The most surprising thing of all is that the foundation of the Church of Loreto is intended for the “Italian Nation,” as the documentation states. It will take more than 300 years, until 1861, for Italy to be born as a country and a united political identity.

In the XV century, the Italian Peninsula was a mosaic of states and dialects, a terrain of rivalries and palace intrigues, of disunity and competition. There were principalities, duchies, such as Milan or Savoy, the Florence of the Medici, the Republic of Venice, kingdoms such as Naples, and the interests and domains of Francis I of France and Charles V.

It is, thus, a “historical error” to speak of Italians until 1861.
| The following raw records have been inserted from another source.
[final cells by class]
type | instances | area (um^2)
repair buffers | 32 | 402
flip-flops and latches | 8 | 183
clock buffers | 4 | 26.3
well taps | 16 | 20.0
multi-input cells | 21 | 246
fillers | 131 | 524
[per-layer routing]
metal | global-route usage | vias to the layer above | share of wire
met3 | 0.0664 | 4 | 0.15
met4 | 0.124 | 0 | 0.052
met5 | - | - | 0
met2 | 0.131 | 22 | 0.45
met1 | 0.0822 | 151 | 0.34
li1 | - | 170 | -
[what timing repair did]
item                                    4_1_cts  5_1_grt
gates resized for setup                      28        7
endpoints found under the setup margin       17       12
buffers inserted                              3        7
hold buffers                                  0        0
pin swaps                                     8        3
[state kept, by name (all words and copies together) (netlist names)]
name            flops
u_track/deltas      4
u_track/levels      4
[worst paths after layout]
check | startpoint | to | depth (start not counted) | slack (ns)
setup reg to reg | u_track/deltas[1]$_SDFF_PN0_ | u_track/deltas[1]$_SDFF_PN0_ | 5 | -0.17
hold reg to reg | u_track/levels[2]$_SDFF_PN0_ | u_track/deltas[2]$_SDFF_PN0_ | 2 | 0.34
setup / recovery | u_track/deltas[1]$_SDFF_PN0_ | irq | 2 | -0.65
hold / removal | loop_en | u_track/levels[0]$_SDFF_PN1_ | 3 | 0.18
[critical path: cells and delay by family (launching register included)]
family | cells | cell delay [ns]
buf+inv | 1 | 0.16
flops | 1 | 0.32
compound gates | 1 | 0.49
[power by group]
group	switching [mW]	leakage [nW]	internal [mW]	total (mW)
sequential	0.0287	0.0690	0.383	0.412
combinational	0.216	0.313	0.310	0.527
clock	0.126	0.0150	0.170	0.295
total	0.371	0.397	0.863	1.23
## src/rtl/btb_pkg.sv

```systemverilog
package btb_pkg;

    typedef enum logic {
        DIR_LAST = 1'b0,
        DIR_SAT2 = 1'b1
    } dir_mode_e;

    localparam int INSN_BYTES = 4;
    localparam int ALIGN_BITS = 2;

    // state written into a freshly allocated entry: predicts taken
    localparam logic [1:0] DIR_INIT = 2'b10;

endpackage

```

## src/rtl/btb_pc_split.sv

```systemverilog
module btb_pc_split #(
    parameter int WORD_W = 30,
    parameter int IDX_W  = 4,
    localparam int TAG_W = WORD_W - IDX_W
) (
    input  logic [WORD_W-1:0] word_addr,
    output logic [IDX_W-1:0]  idx,
    output logic [TAG_W-1:0]  tag
);
    // word address excludes the alignment bits; low part indexes, rest tags
    assign idx = word_addr[IDX_W-1:0];
    assign tag = word_addr[WORD_W-1:IDX_W];
endmodule

```

## src/rtl/btb_table.sv

```systemverilog
module btb_table #(
    parameter int ADDR_W = 32,
    parameter int IDX_W  = 4,
    parameter int TAG_W  = 26,
    localparam int DEPTH = 1 << IDX_W
) (
    input  logic              clk,
    input  logic              rst,
    // fetch-side read
    input  logic [IDX_W-1:0]  fr_idx,
    output logic              fr_valid,
    output logic [TAG_W-1:0]  fr_tag,
    output logic [ADDR_W-1:0] fr_target,
    output logic [1:0]        fr_dir,
    // resolve-side read
    input  logic [IDX_W-1:0]  rr_idx,
    output logic              rr_valid,
    output logic [TAG_W-1:0]  rr_tag,
    output logic [ADDR_W-1:0] rr_target,
    output logic [1:0]        rr_dir,
    // write port
    input  logic              wr_en,
    input  logic [IDX_W-1:0]  wr_idx,
    input  logic [TAG_W-1:0]  wr_tag,
    input  logic [ADDR_W-1:0] wr_target,
    input  logic [1:0]        wr_dir
);
    typedef struct packed {
        logic [DEPTH-1:0]             valid;
        logic [DEPTH-1:0][TAG_W-1:0]  tag;
        logic [DEPTH-1:0][ADDR_W-1:0] target;
        logic [DEPTH-1:0][1:0]        dir;
    } tbl_t;

    tbl_t tbl_d, tbl_q;

    always_comb begin
        tbl_d = tbl_q;
        if (wr_en) begin
            tbl_d.valid[wr_idx]  = 1'b1;
            tbl_d.tag[wr_idx]    = wr_tag;
            tbl_d.target[wr_idx] = wr_target;
            tbl_d.dir[wr_idx]    = wr_dir;
        end
        if (rst) begin
            tbl_d.valid = '0;
        end
    end

    always_ff @(posedge clk) begin
        tbl_q <= tbl_d;
    end

    // reads come from the registered state: same-cycle writes are not seen
    assign fr_valid  = tbl_q.valid[fr_idx];
    assign fr_tag    = tbl_q.tag[fr_idx];
    assign fr_target = tbl_q.target[fr_idx];
    assign fr_dir    = tbl_q.dir[fr_idx];

    assign rr_valid  = tbl_q.valid[rr_idx];
    assign rr_tag    = tbl_q.tag[rr_idx];
    assign rr_target = tbl_q.target[rr_idx];
    assign rr_dir    = tbl_q.dir[rr_idx];
endmodule

```

## src/rtl/btb_dir_update.sv

```systemverilog
module btb_dir_update #(
    parameter btb_pkg::dir_mode_e MODE = btb_pkg::DIR_SAT2
) (
    input  logic [1:0] cur_dir,
    input  logic       taken,
    output logic [1:0] trained_dir,
    output logic [1:0] alloc_dir
);
    assign alloc_dir = btb_pkg::DIR_INIT;

    generate
        if (MODE == btb_pkg::DIR_SAT2) begin : g_sat
            always_comb begin
                trained_dir = cur_dir;
                if (taken && (cur_dir != 2'b11)) begin
                    trained_dir = cur_dir + 2'd1;
                end else if (!taken && (cur_dir != 2'b00)) begin
                    trained_dir = cur_dir - 2'd1;
                end
            end
        end else begin : g_last
            logic [1:0] unused_cur;
            assign unused_cur  = cur_dir;
            assign trained_dir = {taken, 1'b0};
        end
    endgenerate
endmodule

```

## src/rtl/btb_next_pc.sv

```systemverilog
module btb_next_pc #(
    parameter int ADDR_W = 32
) (
    input  logic [ADDR_W-1:0] pc,
    input  logic              hit,
    input  logic              dir_msb,
    input  logic [ADDR_W-1:0] target,
    output logic              taken,
    output logic [ADDR_W-1:0] next_pc
);
    logic [ADDR_W-1:0] seq_pc;

    assign seq_pc  = pc + ADDR_W'(btb_pkg::INSN_BYTES);
    assign taken   = hit & dir_msb;
    assign next_pc = taken ? target : seq_pc;
endmodule

```

## src/rtl/btb_fetch_unit.sv

```systemverilog
module btb_fetch_unit #(
    parameter int                 ADDR_W   = 32,
    parameter int                 IDX_W    = 4,
    parameter btb_pkg::dir_mode_e DIR_MODE = btb_pkg::DIR_SAT2
) (
    input  logic              clk,
    input  logic              rst,
    input  logic [ADDR_W-1:0] fetch_pc,
    output logic [ADDR_W-1:0] next_pc,
    output logic              pred_hit,
    output logic              pred_taken,
    input  logic              res_valid,
    input  logic [ADDR_W-1:0] res_pc,
    input  logic              res_taken,
    input  logic [ADDR_W-1:0] res_target
);
    localparam int WORD_W = ADDR_W - btb_pkg::ALIGN_BITS;
    localparam int TAG_W  = WORD_W - IDX_W;

    typedef struct packed {
        logic              en;
        logic [IDX_W-1:0]  idx;
        logic [TAG_W-1:0]  tag;
        logic [ADDR_W-1:0] target;
        logic [1:0]        dir;
    } wr_t;

    logic [IDX_W-1:0]  f_idx, r_idx;
    logic [TAG_W-1:0]  f_tag, r_tag;
    logic              f_valid, r_valid;
    logic [TAG_W-1:0]  f_stag, r_stag;
    logic [ADDR_W-1:0] f_target, r_target;
    logic [1:0]        f_dir, r_dir;
    logic [1:0]        trained_dir, alloc_dir;
    logic              f_hit, r_hit;
    wr_t               wr_d;
    logic              unused_res_lsb;

    assign unused_res_lsb = ^res_pc[btb_pkg::ALIGN_BITS-1:0];

    btb_pc_split #(.WORD_W(WORD_W), .IDX_W(IDX_W)) u_fsplit (
        .word_addr (fetch_pc[ADDR_W-1:btb_pkg::ALIGN_BITS]),
        .idx       (f_idx),
        .tag       (f_tag)
    );

    btb_pc_split #(.WORD_W(WORD_W), .IDX_W(IDX_W)) u_rsplit (
        .word_addr (res_pc[ADDR_W-1:btb_pkg::ALIGN_BITS]),
        .idx       (r_idx),
        .tag       (r_tag)
    );

    btb_table #(.ADDR_W(ADDR_W), .IDX_W(IDX_W), .TAG_W(TAG_W)) u_table (
        .clk       (clk),
        .rst       (rst),
        .fr_idx    (f_idx),
        .fr_valid  (f_valid),
        .fr_tag    (f_stag),
        .fr_target (f_target),
        .fr_dir    (f_dir),
        .rr_idx    (r_idx),
        .rr_valid  (r_valid),
        .rr_tag    (r_stag),
        .rr_target (r_target),
        .rr_dir    (r_dir),
        .wr_en     (wr_d.en),
        .wr_idx    (wr_d.idx),
        .wr_tag    (wr_d.tag),
        .wr_target (wr_d.target),
        .wr_dir    (wr_d.dir)
    );

    btb_dir_update #(.MODE(DIR_MODE)) u_dir (
        .cur_dir     (r_dir),
        .taken       (res_taken),
        .trained_dir (trained_dir),
        .alloc_dir   (alloc_dir)
    );

    assign f_hit = f_valid && (f_stag == f_tag);
    assign r_hit = r_valid && (r_stag == r_tag);

    // resolve-side write request: train on hit, allocate on taken miss
    always_comb begin
        wr_d.en     = 1'b0;
        wr_d.idx    = r_idx;
        wr_d.tag    = r_tag;
        wr_d.target = res_target;
        wr_d.dir    = alloc_dir;
        if (res_valid) begin
            if (r_hit) begin
                wr_d.en  = 1'b1;
                wr_d.dir = trained_dir;
                if (!res_taken) begin
                    wr_d.target = r_target;
                end
            end else if (res_taken) begin
                wr_d.en = 1'b1;
            end
        end
    end

    btb_next_pc #(.ADDR_W(ADDR_W)) u_npc (
        .pc      (fetch_pc),
        .hit     (f_hit),
        .dir_msb (f_dir[1]),
        .target  (f_target),
        .taken   (pred_taken),
        .next_pc (next_pc)
    );

    assign pred_hit = f_hit;
endmodule

```
$ cat src/rtl/stk_pkg.sv
package stk_pkg;

  // command codes seen on cmd_op
  typedef enum logic [2:0] {
    OP_CALL = 3'd0,
    OP_RET  = 3'd1,
    OP_PUSH = 3'd2,
    OP_POP  = 3'd3,
    OP_RETI = 3'd4
  } stk_op_e;

  typedef enum logic [2:0] {
    ST_IDLE,
    ST_WR,
    ST_RDA,
    ST_RDD,
    ST_RESP
  } stk_state_e;

  function automatic logic op_writes(input logic [2:0] op);
    return (op == OP_CALL) || (op == OP_PUSH);
  endfunction

  function automatic logic op_reads(input logic [2:0] op);
    return (op == OP_RET) || (op == OP_RETI) || (op == OP_POP);
  endfunction

  function automatic logic op_wide(input logic [2:0] op);
    return (op == OP_CALL) || (op == OP_RET) || (op == OP_RETI);
  endfunction

endpackage

$ cat src/rtl/stk_ptr.sv
module stk_ptr #(
  parameter int SP_W   = 8,
  parameter int SP_RST = 7
) (
  input  logic            clk,
  input  logic            rst_n,
  input  logic            inc,
  input  logic            dec,
  output logic [SP_W-1:0] sp
);
  localparam logic [SP_W-1:0] RST_V = SP_W'(SP_RST);

  // free-running modulo arithmetic, no overflow detection
  always_ff @(posedge clk) begin
    if (!rst_n)   sp <= RST_V;
    else if (inc) sp <= sp + 1'b1;
    else if (dec) sp <= sp - 1'b1;
  end
endmodule

$ cat src/rtl/stk_hold.sv
module stk_hold #(
  parameter int PC_W = 16,
  parameter int DW   = 8,
  parameter int IW   = 1
) (
  input  logic            clk,
  input  logic            rst_n,
  input  logic            load,
  input  logic [PC_W-1:0] load_val,
  input  logic            shift,
  input  logic [DW-1:0]   shift_in,
  input  logic [IW-1:0]   sel,
  output logic [PC_W-1:0] hold,
  output logic [DW-1:0]   sel_byte
);
  localparam int NB = PC_W / DW;

  logic [PC_W-1:0] shifted;

  // bytes read back enter at the bottom, so the first read ends up on top
  generate
    if (NB > 1) begin : g_multi
      assign shifted = {hold[PC_W-DW-1:0], shift_in};
    end else begin : g_single
      assign shifted = shift_in;
    end
  endgenerate

  assign sel_byte = hold[sel*DW +: DW];

  always_ff @(posedge clk) begin
    if (!rst_n)     hold <= '0;
    else if (load)  hold <= load_val;
    else if (shift) hold <= shifted;
  end
endmodule

$ cat src/rtl/stk_ctrl.sv
module stk_ctrl
  import stk_pkg::*;
#(
  parameter int NB = 2,
  parameter int IW = 1
) (
  input  logic          clk,
  input  logic          rst_n,
  input  logic          cmd_valid,
  input  logic [2:0]    cmd_op,
  input  logic          rsp_ready,
  output logic          cmd_ready,
  output logic          busy,
  output logic          sp_inc,
  output logic          sp_dec,
  output logic          mem_we,
  output logic          mem_re,
  output logic          hold_load,
  output logic          hold_shift,
  output logic [IW-1:0] idx,
  output logic          rsp_valid,
  output logic          irq_release
);
  localparam logic [IW-1:0] LAST_WIDE = IW'(NB - 1);

  stk_state_e  state_q;
  logic [2:0]  op_q;
  logic [IW-1:0] cnt_q, lim_q;
  logic        rel_q;
  logic        accept, last;

  assign accept = (state_q == ST_IDLE) && cmd_valid;
  assign last   = (cnt_q == lim_q);

  always_comb begin
    cmd_ready   = (state_q == ST_IDLE);
    busy        = (state_q != ST_IDLE);
    sp_inc      = (accept && op_writes(cmd_op)) || ((state_q == ST_WR) && !last);
    sp_dec      = (state_q == ST_RDA);
    mem_we      = (state_q == ST_WR);
    mem_re      = (state_q == ST_RDA);
    hold_load   = accept;
    hold_shift  = (state_q == ST_RDD);
    idx         = cnt_q;
    rsp_valid   = (state_q == ST_RESP);
    irq_release = rel_q;
  end

  always_ff @(posedge clk) begin
    if (!rst_n) begin
      state_q <= ST_IDLE;
      op_q    <= '0;
      cnt_q   <= '0;
      lim_q   <= '0;
      rel_q   <= 1'b0;
    end else begin
      rel_q <= (state_q == ST_RDD) && last && (op_q == OP_RETI);
      unique case (state_q)
        ST_IDLE: if (accept) begin
          op_q  <= cmd_op;
          cnt_q <= '0;
          lim_q <= op_wide(cmd_op) ? LAST_WIDE : '0;
          if (op_writes(cmd_op))     state_q <= ST_WR;
          else if (op_reads(cmd_op)) state_q <= ST_RDA;
        end
        ST_WR: begin
          if (last) state_q <= ST_RESP;
          else      cnt_q   <= cnt_q + 1'b1;
        end
        ST_RDA: state_q <= ST_RDD;
        ST_RDD: begin
          if (last) state_q <= ST_RESP;
          else begin
            cnt_q   <= cnt_q + 1'b1;
            state_q <= ST_RDA;
          end
        end
        ST_RESP: if (rsp_ready) state_q <= ST_IDLE;
        default: state_q <= ST_IDLE;
      endcase
    end
  end
endmodule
“In July, the Olisiponese Studies Office, to commemorate the 500th anniversary of the death of D. Manuel I, asked me to talk about the king’s relationship with Italy. To do so, you have to differentiate between the relations with Florence, Genoa, Venice, and Milan”, the historian says.

For the historian Nunziatella Alessandrini, it was fascinating to discover that in Lisbon of the 500’s there was a united Italian identity that did not exist at the time in the ” Motherland”. Photo: Inês Leote

But in 1518, in Lisbon, the differences gave way to unity, which for the historian is fascinating: “The Italian Nation was born outside of Italy. It’s the first time I find this expression in documents, and it shows the union that didn’t exist in the homeland.”

The walls’ appearance of the room where the historian is working expresses the oblivion to which the Loreto Church has been consigned in recent years. Far from being the “agglutinating pole” of the Italian community that it once was, many Italians are unaware of this piece of Italy in Portugal, says Nunziatella Alessandrini.

Loreto Church, on the corner of Rua da Misericórdia and Largo do Chiado. Photo: Arquivo Municipal de Lisboa

Still, Father Francesco Temporin emphasizes there are more Italians attending Sunday Mass, the only one in Italian throughout the week. But the Church itself, not being a parish, does not have Sunday School, which would create a greater sense of community. “It is a Church of confessions,” Nunziatella explains.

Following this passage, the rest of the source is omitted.